Intrauterine Levonorgestrel Device in Patients with Endometriosis

Completed

• Conditions: Clinically symptoms of endometriosis; dysmenorrhea; dyspareunia; Reproductive Health and Childbirth - Other reproductive health and childbirth disorders

• Registration Number: ACTRN12614000015640
• Lead Sponsor: Istanbul Medeniyet University Goztepe Education and Research Hospital

Brief Summary

Not available

Detailed Description

Not available

Study Timeline

• Results First Posted: 1900-01-01
• Study Start: 2014-01-07
• Last Update Posted: 13 January 2020

Recruitment & Eligibility

• Status: Completed
• Sex: Female
• Target Recruitment: 48

Inclusion Criteria

All women have endometriosis symptoms. All of the women had regular menstrual periods (25–35 day intervals) for at least 6 months before particapting in the study, had not used any hormonal therapy for at least 6 months prior to the study. None of the women had been breastfeeding or had a desire to conceive in the ensuing 12 months. They had no history of osteoporosis, coagulation disorders, or contraindications to LNG-IUS.

Exclusion Criteria

The exclusion criteria included non-diagnosed vaginal bleeding, gynecological cancer history, chronical diseases such as liver pathologies or diabetes mellitus, pelvic inflammatory disease, septic abortion history in the last 3 months, malignancy doubt in biopsies, fertility desire, the uterus size bigger than 10 weeks of gestational age, submucosal leiomyoma or polyp, having a diagnosis of a gynecologycal pathology other than endometriosis and a history of hormonal medication usage in the last 3 months.

Study & Design

• Study Type: Interventional
• Study Design: Not specified

Primary Outcome Measures

Name	Time	Method
To measure improvements in severity and frequency of pain. Each patient was asked to complete questioannaries of SF-36 and visual analogue scales (VAS) in the first visit and 3rd, 6th, 9th and 12th months of the study. These scales recorded the non-cyclic pain, dysmenorrhoea, severity of dyspareunia symptoms effects on life quality and degree of satisfaction after treatment. [The patients were assessed physically, sonographically and mentally at the beginning of the study and then periodically after the first visit at the 3rd, 6th, 9th and 12th months of the study.]
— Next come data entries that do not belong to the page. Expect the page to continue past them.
**src/hdl/tasp_pkg.sv**
```systemverilog
// Shared types and constants for the three-axis step pulse generator.
// Holds fixed field widths, multiplier constants, register indexes and the
// sequencer and lane interface types. Depends on nothing.
package tasp_pkg;

    localparam int MAX_AXES            = 3;
    localparam int DEF_NUM_AXES        = 3;
    localparam int DEF_STEP_COUNT_BITS = 24;
    localparam int DEF_PERIOD_BITS     = 40;

    localparam int TICK_W    = 16;
    localparam int MULT_W    = 17;
    localparam int MULT_FRAC = 16;
    localparam int DT_BITS   = TICK_W + MULT_W;
    localparam int AXIS_W    = 2;
    localparam int CFG_IDX_W  = 2;
    localparam int CFG_DATA_W = 17;

    localparam logic [MULT_W-1:0] MULT_ONE   = 17'd65536;
    localparam logic [MULT_W-1:0] MULT_FLOOR = 17'd3277;
    localparam logic [TICK_W-1:0] TICK_RESET = 16'd50;

    localparam logic [CFG_IDX_W-1:0] CFG_TICK_TIME   = 2'd0;
    localparam logic [CFG_IDX_W-1:0] CFG_RAMP_ENABLE = 2'd1;
    localparam logic [CFG_IDX_W-1:0] CFG_RAMP_INC    = 2'd2;

    localparam logic CMD_LOAD = 1'b1;

    typedef enum logic [2:0] {
        PH_IDLE,
        PH_MUL,
        PH_ADD,
        PH_CMP,
        PH_MERGE
    } t_phase;

    typedef struct packed {
        logic add_en;
        logic cmp_en;
        logic commit_tick;
        logic commit_load;
    } t_lane_ctl;

    typedef struct packed {
        logic pulse;
        logic below_decel;
        logic busy_next;
        logic load_busy;
    } t_lane_stat;

endpackage

```
**src/hdl/tasp_lane.sv**
```systemverilog
// One axis lane: step count, period and phase accumulator of a single axis.
// Two working steps per tick (accumulate, then compare and subtract).
// Depends on tasp_pkg.
module tasp_lane
    import tasp_pkg::*;
#(
    parameter int STEP_COUNT_BITS = DEF_STEP_COUNT_BITS,
    parameter int PERIOD_BITS     = DEF_PERIOD_BITS
) (
    input  logic                       i_clk,
    input  logic                       i_rst_n,
    input  t_lane_ctl                  i_ctl,
    input  logic [DT_BITS-1:0]         i_dt,
    input  logic [STEP_COUNT_BITS-1:0] i_decel,
    input  logic [STEP_COUNT_BITS-1:0] i_load_steps,
    input  logic [PERIOD_BITS-1:0]     i_load_period,
    output t_lane_stat                 o_stat
);

    localparam int SUM_W = ((PERIOD_BITS > DT_BITS) ? PERIOD_BITS : DT_BITS) + 1;

    logic [STEP_COUNT_BITS-1:0] r_rem;
    logic [PERIOD_BITS-1:0]     r_acc;
    logic [PERIOD_BITS-1:0]     r_period;
    logic [PERIOD_BITS-1:0]     r_sum;
    logic [PERIOD_BITS-1:0]     r_pend_acc;
    logic [STEP_COUNT_BITS-1:0] r_pend_rem;
    logic                       r_pend_pulse;

    logic [SUM_W-1:0]       sum_full;
    logic [PERIOD_BITS-1:0] n_sum;
    logic [PERIOD_BITS:0]   diff;
    logic                   rem_nz;
    logic                   reached;

    // Accumulate with saturation at the full-scale period value.
    always_comb begin
        sum_full = SUM_W'(r_acc) + SUM_W'(i_dt);
        if (sum_full[SUM_W-1:PERIOD_BITS] != '0) begin
            n_sum = '1;
        end else begin
            n_sum = sum_full[PERIOD_BITS-1:0];
        end
    end

    assign diff    = {1'b0, r_sum} - {1'b0, r_period};
    assign rem_nz  = (r_rem != '0);
    assign reached = rem_nz && !diff[PERIOD_BITS];

    always_ff @(posedge i_clk) begin
        if (i_ctl.add_en) begin
            r_sum <= n_sum;
        end
        if (i_ctl.cmp_en) begin
            r_pend_acc <= !rem_nz ? r_acc : (reached ? diff[PERIOD_BITS-1:0] : r_sum);
            r_pend_rem <= reached ? r_rem - STEP_COUNT_BITS'(1) : r_rem;
        end
    end

    always_ff @(posedge i_clk) begin
        if (!i_rst_n) begin
            r_rem        <= '0;
            r_acc        <= '0;
            r_period     <= '0;
            r_pend_pulse <= 1'b0;
        end else begin
            if (i_ctl.cmp_en) begin
                r_pend_pulse <= reached;
            end
            if (i_ctl.commit_load) begin
                r_rem    <= i_load_steps;
                r_period <= i_load_period;
                r_acc    <= '0;
            end else if (i_ctl.commit_tick) begin
                r_rem <= r_pend_rem;
                r_acc <= r_pend_acc;
            end
        end
    end

    assign o_stat.pulse       = r_pend_pulse;
    assign o_stat.below_decel = (r_pend_rem < i_decel);
    assign o_stat.busy_next   = (r_pend_rem != '0);
    assign o_stat.load_busy   = (i_load_steps != '0);

endmodule

```
**src/hdl/tasp_merge.sv**
```systemverilog
// Merging stage: combines the lane results into one result beat, runs the
// speed ramp and holds the move-wide state and the output register.
// Depends on tasp_pkg.
module tasp_merge
    import tasp_pkg::*;
#(
    parameter int NUM_AXES        = DEF_NUM_AXES,
    parameter int STEP_COUNT_BITS = DEF_STEP_COUNT_BITS
) (
    input  logic                       i_clk,
    input  logic                       i_rst_n,
    input  t_lane_ctl                  i_ctl,
    input  t_lane_stat [MAX_AXES-1:0]  i_stat,
    input  logic                       i_ramp_enable,
    input  logic [MULT_W-1:0]          i_ramp_inc,
    input  logic [MAX_AXES-1:0]        i_load_dirs,
    input  logic [STEP_COUNT_BITS-1:0] i_load_decel,
    input  logic [MULT_W-1:0]          i_load_mult,
    input  logic [AXIS_W-1:0]          i_load_axis,
    input  logic                       i_out_ready,
    output logic [MULT_W-1:0]          o_mult,
    output logic [STEP_COUNT_BITS-1:0] o_decel,
    output logic                       o_out_valid,
    output logic [MAX_AXES-1:0]        o_step_pulses,
    output logic [MAX_AXES-1:0]        o_dir_out,
    output logic                       o_busy_res,
    output logic [MULT_W-1:0]          o_multiplier_now
);

    localparam logic [MAX_AXES-1:0] DIR_MASK = MAX_AXES'((1 << NUM_AXES) - 1);

    logic [MULT_W-1:0]          r_mult;
    logic [MAX_AXES-1:0]        r_dirs;
    logic [STEP_COUNT_BITS-1:0] r_decel;
    logic [AXIS_W-1:0]          r_axis;
    logic                       r_out_valid;

    logic [MULT_W-1:0]   n_mult;
    logic [MAX_AXES-1:0] n_dirs;
    logic [MAX_AXES-1:0] pulses;
    logic                lead_step;
    logic                lead_below;
    logic                busy_tick;
    logic                busy_load;
    logic [MULT_W:0]     dec_limit;
    logic [MULT_W:0]     inc_sum;
    logic [MULT_W-1:0]   ramped;

    always_comb begin
        lead_step  = 1'b0;
        lead_below = 1'b0;
        busy_tick  = 1'b0;
        busy_load  = 1'b0;
        for (int a = 0; a < MAX_AXES; a++) begin
            pulses[a] = i_stat[a].pulse;
            busy_tick = busy_tick | i_stat[a].busy_next;
            busy_load = busy_load | i_stat[a].load_busy;
            if (r_axis == AXIS_W'(a)) begin
                lead_step  = i_stat[a].pulse;
                lead_below = i_stat[a].below_decel;
            end
        end
    end

    // Ramp step: slow down toward the floor inside the deceleration zone,
    // otherwise speed up toward full speed.
    always_comb begin
        dec_limit = {1'b0, i_ramp_inc} + {1'b0, MULT_FLOOR};
        inc_sum   = {1'b0, r_mult} + {1'b0, i_ramp_inc};
        if (lead_below) begin
            if ({1'b0, r_mult} < dec_limit) begin
                ramped = MULT_FLOOR;
            end else begin
                ramped = r_mult - i_ramp_inc;
            end
        end else if (r_mult < MULT_ONE) begin
            ramped = (inc_sum > {1'b0, MULT_ONE}) ? MULT_ONE : inc_sum[MULT_W-1:0];
        end else begin
            ramped = r_mult;
        end
    end

    always_comb begin
        n_mult = r_mult;
        n_dirs = r_dirs;
        if (i_ctl.commit_load) begin
            n_mult = (i_load_mult > MULT_ONE) ? MULT_ONE : i_load_mult;
            n_dirs = i_load_dirs & DIR_MASK;
        end else if (i_ctl.commit_tick && i_ramp_enable && lead_step) begin
            n_mult = ramped;
        end
    end

    always_ff @(posedge i_clk) begin
        if (!i_rst_n) begin
            r_mult      <= MULT_ONE;
            r_dirs      <= '0;
            r_decel     <= '0;
            r_axis      <= '0;
            r_out_valid <= 1'b0;
        end else begin
            r_mult <= n_mult;
            r_dirs <= n_dirs;
            if (i_ctl.commit_load) begin
                r_decel <= i_load_decel;
                r_axis  <= i_load_axis;
            end
            if (i_ctl.commit_tick || i_ctl.commit_load) begin
                r_out_valid <= 1'b1;
            end else if (i_out_ready) begin
                r_out_valid <= 1'b0;
            end
        end
    end

    always_ff @(posedge i_clk) begin
        if (i_ctl.commit_tick || i_ctl.commit_load) begin
            o_step_pulses    <= i_ctl.commit_load ? '0 : pulses;
            o_dir_out        <= n_dirs;
            o_busy_res       <= i_ctl.commit_load ? busy_load : busy_tick;
            o_multiplier_now <= n_mult;
        end
    end

    assign o_mult      = r_mult;
    assign o_decel     = r_decel;
    assign o_out_valid = r_out_valid;

    a_mult_ceiling: assert property (@(posedge i_clk) disable iff (!i_rst_n)
        r_mult <= MULT_ONE)
        else $error("speed multiplier above 1.0");

    a_mult_hold: assert property (@(posedge i_clk) disable iff (!i_rst_n)
        (i_ctl.commit_tick && (pulses == '0)) |=> $stable(r_mult))
        else $error("multiplier changed on a tick without a step");

endmodule

```
**src/hdl/three_axis_step_pulse_generator.sv**
```systemverilog
// Top level of the three-axis step pulse generator with speed ramp.
// Holds the input beat register, configuration registers, tick multiplier
// and sequencer. Depends on tasp_pkg, tasp_lane and tasp_merge.
//
// A load beat (command 1) starts a new move at once, replacing any move in
// progress and clearing the phase accumulators; a tick beat (command 0)
// advances every axis that still has steps by one tick time, scaled by the
// speed multiplier when ramping is enabled, and reports which axes stepped.
// Every input beat yields exactly one result beat. Each beat passes through
// four steps of work: forming the tick delta in the tick-time by multiplier
// product, the per-axis accumulator add, the per-axis period compare and
// subtract, and the merging stage that commits the new state and the speed
// ramp. The four steps form a loop through the axis state, so a new beat
// enters only as the previous one commits and the block never works on two
// beats at once. The finished result sits in an output register, so the next
// input beat is taken while a result still waits to be taken; the merge step
// waits only when that register is still full. The axes run as parallel
// lanes. Configuration writes take effect at once and are meant for idle
// periods; no clearing pass is needed after reset.
module three_axis_step_pulse_generator
    import tasp_pkg::*;
#(
    parameter int NUM_AXES        = DEF_NUM_AXES,
    parameter int STEP_COUNT_BITS = DEF_STEP_COUNT_BITS,
    parameter int PERIOD_BITS     = DEF_PERIOD_BITS
) (
    input  logic                       i_clk,
    input  logic                       i_rst_n,
    // Configuration write port.
    input  logic                       i_cfg_we,
    input  logic [CFG_IDX_W-1:0]       i_cfg_idx,
    input  logic [CFG_DATA_W-1:0]      i_cfg_data,
    // Input channel.
    input  logic                       i_in_valid,
    output logic                       o_in_ready,
    input  logic                       i_command,
    input  logic [STEP_COUNT_BITS-1:0] i_steps_x,
    input  logic [STEP_COUNT_BITS-1:0] i_steps_y,
    input  logic [STEP_COUNT_BITS-1:0] i_steps_z,
    input  logic [PERIOD_BITS-1:0]     i_period_x,
    input  logic [PERIOD_BITS-1:0]     i_period_y,
    input  logic [PERIOD_BITS-1:0]     i_period_z,
    input  logic [MAX_AXES-1:0]        i_move_dirs,
    input  logic [STEP_COUNT_BITS-1:0] i_decel_steps,
    input  logic [MULT_W-1:0]          i_start_multiplier,
    input  logic [AXIS_W-1:0]          i_lead_axis,
    // Output channel.
    output logic                       o_out_valid,
    input  logic                       i_out_ready,
    output logic [MAX_AXES-1:0]        o_step_pulses,
    output logic [MAX_AXES-1:0]        o_dir_out,
    output logic                       o_busy_res,
    output logic [MULT_W-1:0]          o_multiplier_now
);

    // Configuration registers.
    logic [TICK_W-1:0] r_tick_time;
    logic              r_ramp_enable;
    logic [MULT_W-1:0] r_ramp_inc;

    // Input beat register, held until the beat commits.
    logic                       r_cmd;
    logic [STEP_COUNT_BITS-1:0] r_steps [MAX_AXES];
    logic [PERIOD_BITS-1:0]     r_period [MAX_AXES];
    logic [MAX_AXES-1:0]        r_dirs;
    logic [STEP_COUNT_BITS-1:0] r_decel_in;
    logic [MULT_W-1:0]          r_mult_in;
    logic [AXIS_W-1:0]          r_axis_in;

    logic [DT_BITS-1:0] r_dt;
    t_phase             r_phase;
    t_phase             n_phase;

    t_lane_ctl                  ctl;
    t_lane_stat [MAX_AXES-1:0]  stat;
    logic [MULT_W-1:0]          mult;
    logic [STEP_COUNT_BITS-1:0] decel;
    logic                       slot_free;
    logic                       in_acc;
    logic                       commit;

    always_ff @(posedge i_clk) begin
        if (!i_rst_n) begin
            r_tick_time   <= TICK_RESET;
            r_ramp_enable <= 1'b0;
            r_ramp_inc    <= '0;
        end else if (i_cfg_we) begin
            unique case (i_cfg_idx)
                CFG_TICK_TIME:   r_tick_time   <= i_cfg_data[TICK_W-1:0];
                CFG_RAMP_ENABLE: r_ramp_enable <= i_cfg_data[0];
                CFG_RAMP_INC:    r_ramp_inc    <= i_cfg_data[MULT_W-1:0];
                default: ;
            endcase
        end
    end

    assign in_acc    = i_in_valid && o_in_ready;
    assign slot_free = !o_out_valid || i_out_ready;

    always_ff @(posedge i_clk) begin
        if (in_acc) begin
            r_cmd       <= i_command;
            r_steps[0]  <= i_steps_x;
            r_steps[1]  <= i_steps_y;
            r_steps[2]  <= i_steps_z;
            r_period[0] <= i_period_x;
            r_period[1] <= i_period_y;
            r_period[2] <= i_period_z;
            r_dirs      <= i_move_dirs;
            r_decel_in  <= i_decel_steps;
            r_mult_in   <= i_start_multiplier;
            r_axis_in   <= i_lead_axis;
        end
    end

    // Tick delta: exact Q17.16 product when ramping, plain tick time otherwise.
    always_ff @(posedge i_clk) begin
        if (r_phase == PH_MUL) begin
            if (r_ramp_enable) begin
                r_dt <= DT_BITS'(r_tick_time) * DT_BITS'(mult);
            end else begin
                r_dt <= DT_BITS'({r_tick_time, {MULT_FRAC{1'b0}}});
            end
        end
    end

    always_ff @(posedge i_clk) begin
        if (!i_rst_n) begin
            r_phase <= PH_IDLE;
        end else begin
            r_phase <= n_phase;
        end
    end

    always_comb begin
        n_phase = r_phase;
        unique case (r_phase)
            PH_IDLE:  if (in_acc) n_phase = PH_MUL;
            PH_MUL:   n_phase = PH_ADD;
            PH_ADD:   n_phase = PH_CMP;
            PH_CMP:   n_phase = PH_MERGE;
            PH_MERGE: begin
                if (slot_free) begin
                    n_phase = in_acc ? PH_MUL : PH_IDLE;
                end
            end
            default:  n_phase = PH_IDLE;
        endcase
    end

    always_comb begin
        commit          = (r_phase == PH_MERGE) && slot_free;
        o_in_ready      = (r_phase == PH_IDLE) || commit;
        ctl.add_en      = (r_phase == PH_ADD);
        ctl.cmp_en      = (r_phase == PH_CMP);
        ctl.commit_tick = commit && (r_cmd != CMD_LOAD);
        ctl.commit_load = commit && (r_cmd == CMD_LOAD);
    end

    for (genvar a = 0; a < MAX_AXES; a++) begin : g_lane
        if (a < NUM_AXES) begin : g_on
            tasp_lane #(
                .STEP_COUNT_BITS (STEP_COUNT_BITS),
                .PERIOD_BITS     (PERIOD_BITS)
            ) u_lane (
                .i_clk         (i_clk),
                .i_rst_n       (i_rst_n),
                .i_ctl         (ctl),
                .i_dt          (r_dt),
                .i_decel       (decel),
                .i_load_steps  (r_steps[a]),
                .i_load_period (r_period[a]),
                .o_stat        (stat[a])
            );
        end else begin : g_off
            assign stat[a] = '0;
        end
    end

    tasp_merge #(
        .NUM_AXES        (NUM_AXES),
        .STEP_COUNT_BITS (STEP_COUNT_BITS)
    ) u_merge (
        .i_clk            (i_clk),
        .i_rst_n          (i_rst_n),
        .i_ctl            (ctl),
        .i_stat           (stat),
        .i_ramp_enable    (r_ramp_enable),
        .i_ramp_inc       (r_ramp_inc),
        .i_load_dirs      (r_dirs),
        .i_load_decel     (r_decel_in),
        .i_load_mult      (r_mult_in),
        .i_load_axis      (r_axis_in),
        .i_out_ready      (i_out_ready),
        .o_mult           (mult),
        .o_decel          (decel),
        .o_out_valid      (o_out_valid),
        .o_step_pulses    (o_step_pulses),
        .o_dir_out        (o_dir_out),
        .o_busy_res       (o_busy_res),
        .o_multiplier_now (o_multiplier_now)
    );

    a_accept_starts: assert property (@(posedge i_clk) disable iff (!i_rst_n)
        (i_in_valid && o_in_ready) |=> (r_phase == PH_MUL))
        else $error("accepted beat did not start the tick delta step");

    a_commit_result: assert property (@(posedge i_clk) disable iff (!i_rst_n)
        commit |=> o_out_valid)
        else $error("committed beat left no result");

    a_mul_then_add: assert property (@(posedge i_clk) disable iff (!i_rst_n)
        (r_phase == PH_MUL) |=> (r_phase == PH_ADD))
        else $error("sequencer skipped the accumulate step");

endmodule

```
Secondary Outcome Measures

Name	Time	Method
Serum CA-125 levels were measured in the plasma samples of each participant by the laborotory. Changes in the Ca-125 levels were noted accordingly.[patients assessed every 3 months for a total of 12 months period.];The menstrual symptoms such as noncyclic bleeding, menorrhagia, acnes, mood swings were each evaluated by patient questionnaires in each visit.[The participants were assessed every 3 months for a total of 12 months period.]